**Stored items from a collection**

--- src/rtl/rx_byte_packer.sv ---
// LSB-first serial-to-byte assembler; byte_valid one cycle after the 8th bit.
// No backpressure: clr drops a partial byte and any byte completing on that edge.
module rx_byte_packer (
  input  logic       Clk,
  input  logic       Reset,
  input  logic       clr,
  input  logic       data_vld,
  input  logic       data_bit,
  output logic       byte_last,
  output logic [7:0] byte_out,
  output logic       byte_valid
);

  logic [2:0] cnt;
  logic [6:0] sr;

  assign byte_last = data_vld && (cnt == 3'd7);

  always_ff @(posedge Clk) begin
    if (!Reset) begin
      cnt        <= 3'd0;
      sr         <= 7'd0;
      byte_out   <= 8'd0;
      byte_valid <= 1'b0;
    end else begin
      byte_valid <= 1'b0;
      if (clr) begin
        cnt <= 3'd0;
        sr  <= 7'd0;
      end else if (data_vld) begin
        cnt <= cnt + 3'd1;
        sr  <= {data_bit, sr[6:1]};
        if (cnt == 3'd7) begin
          byte_out   <= {data_bit, sr};
          byte_valid <= 1'b1;
        end
      end
    end
  end

endmodule

--- src/rtl/rx_frame_sequencer.sv ---
// Parses the SIGNAL header, sequences the descrambler and packs DATA bytes.
// Byte out 3 cycles after its last bit; no backpressure, a gap or stray sof aborts.
module rx_frame_sequencer
  import rx_frame_pkg::*;
#(
  parameter int MAX_LEN = 4095
) (
  input  logic        Clk,
  input  logic        Reset,
  input  logic        sof,
  input  logic        bit_in,
  input  logic        bit_valid,
  output logic        ds_reset_n,
  output logic        ds_data_in,
  input  logic        ds_data_out,
  output logic        hdr_valid,
  output logic        hdr_err,
  output logic [3:0]  rate,
  output logic [11:0] length,
  output logic [7:0]  byte_out,
  output logic        byte_valid,
  output logic        frame_done,
  output logic        frame_abort,
  output logic        busy
);

  state_t              state;
  logic [14:0]         bit_cnt;
  logic [HDR_BITS-1:0] hdr_sr;
  logic [1:0]          data_vld_sr;
  logic                in_frame;
  logic                viol;
  logic                pk_last;
  logic [14:0]         data_last;

  assign in_frame  = (state == ST_SIGNAL) || (state == ST_SERVICE) || (state == ST_DATA);
  assign viol      = in_frame && (!bit_valid || sof);
  assign data_last = {length, 3'b000} - 15'd1;

  // data_vld_sr[1] lines up with ds_data_out for bits that were DATA bits.
  rx_byte_packer u_packer (
    .Clk        (Clk),
    .Reset      (Reset),
    .clr        (viol),
    .data_vld   (data_vld_sr[1]),
    .data_bit   (ds_data_out),
    .byte_last  (pk_last),
    .byte_out   (byte_out),
    .byte_valid (byte_valid)
  );

  always_ff @(posedge Clk) begin
    if (!Reset) begin
      state       <= ST_IDLE;
      bit_cnt     <= 15'd0;
      hdr_sr      <= '0;
      data_vld_sr <= 2'b00;
      ds_reset_n  <= 1'b0;
      ds_data_in  <= 1'b0;
      hdr_valid   <= 1'b0;
      hdr_err     <= 1'b0;
      rate        <= 4'd0;
      length      <= 12'd0;
      frame_done  <= 1'b0;
      frame_abort <= 1'b0;
      busy        <= 1'b0;
    end else begin
      hdr_valid   <= 1'b0;
      hdr_err     <= 1'b0;
      frame_done  <= 1'b0;
      frame_abort <= 1'b0;
      ds_data_in  <= 1'b0;
      data_vld_sr <= {data_vld_sr[0], 1'b0};
      case (state)
        ST_IDLE: begin
          if (sof && bit_valid) begin
            state      <= ST_SIGNAL;
            busy       <= 1'b1;
            ds_reset_n <= 1'b1;
            ds_data_in <= bit_in;
            hdr_sr     <= {bit_in, hdr_sr[HDR_BITS-1:1]};
            bit_cnt    <= 15'd1;
            rate       <= 4'd0;
            length     <= 12'd0;
          end
        end
        ST_SIGNAL, ST_SERVICE, ST_DATA: begin
          if (viol) begin
            state       <= ST_IDLE;
            busy        <= 1'b0;
            ds_reset_n  <= 1'b0;
            frame_abort <= 1'b1;
            bit_cnt     <= 15'd0;
            data_vld_sr <= 2'b00;
          end else begin
            ds_data_in <= bit_in;
            bit_cnt    <= bit_cnt + 15'd1;
            if (state == ST_SIGNAL) begin
              if (bit_cnt < 15'(HDR_BITS))
                hdr_sr <= {bit_in, hdr_sr[HDR_BITS-1:1]};
              if (bit_cnt == 15'(SIGNAL_BITS - 1)) begin
                bit_cnt <= 15'd0;
                if (hdr_ok(hdr_sr, MAX_LEN)) begin
                  state     <= ST_SERVICE;
                  hdr_valid <= 1'b1;
                  rate      <= hdr_sr[RATE_LSB +: 4];
                  length    <= hdr_sr[LEN_LSB +: 12];
                end else begin
                  // Rejecting here also keeps a zero-length frame out of the descrambler.
                  state      <= ST_IDLE;
                  busy       <= 1'b0;
                  ds_reset_n <= 1'b0;
                  hdr_err    <= 1'b1;
                end
              end
            end else if (state == ST_SERVICE) begin
              if (bit_cnt == 15'(SERVICE_BITS - 1)) begin
                bit_cnt <= 15'd0;
                state   <= ST_DATA;
              end
            end else begin
              data_vld_sr <= {data_vld_sr[0], 1'b1};
              if (bit_cnt == data_last) begin
                bit_cnt <= 15'd0;
                state   <= ST_FLUSH;
              end
            end
          end
        end
        ST_FLUSH: begin
          if (pk_last) begin
            state      <= ST_IDLE;
            busy       <= 1'b0;
            ds_reset_n <= 1'b0;
            frame_done <= 1'b1;
          end
        end
        default: state <= ST_IDLE;
      endcase
    end
  end

endmodule

--- config.mk ---
export PLATFORM = sky130hd
export DESIGN_NAME = rx_frame_sequencer
export DESIGN_NICKNAME = d
export VERILOG_FILES = /design/src/rtl/rx_frame_pkg.sv /design/src/rtl/rx_byte_packer.sv /design/src/rtl/rx_frame_sequencer.sv
export SDC_FILE = /design/constraint.sdc
export NUM_CORES = 1
export LEC_CHECK = 0
export ABC_AREA = 0
export CAP_MARGIN = 20
export CORE_ASPECT_RATIO = 1.75
export CORE_MARGIN = 3
export CORE_UTILIZATION = 52
export DETAILED_ROUTE_END_ITERATION = 6
export PLACE_DENSITY_LB_ADDON = 0.15
export RECOVER_POWER = 100
export SLEW_MARGIN = 20
export SYNTH_ARGS = -nofsm -noshare
export SYNTH_HDL_FRONTEND = slang
export SYNTH_HIERARCHICAL = 1
export SYNTH_SLANG_ARGS = --single-unit
--- constraint.sdc ---
create_clock -name Clk -period 2.5 [get_ports Clk]
set_input_delay 0.25 -clock Clk [delete_from_list [all_inputs] [get_ports Clk]]
set_output_delay 0.25 -clock Clk [all_outputs]
set_load 0.005 [all_outputs]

**Aim of the task**
Report the lines above that contain "viol".

**Output of the task**
  logic                viol;
  assign viol      = in_frame && (!bit_valid || sof);
    .clr        (viol),
          if (viol) begin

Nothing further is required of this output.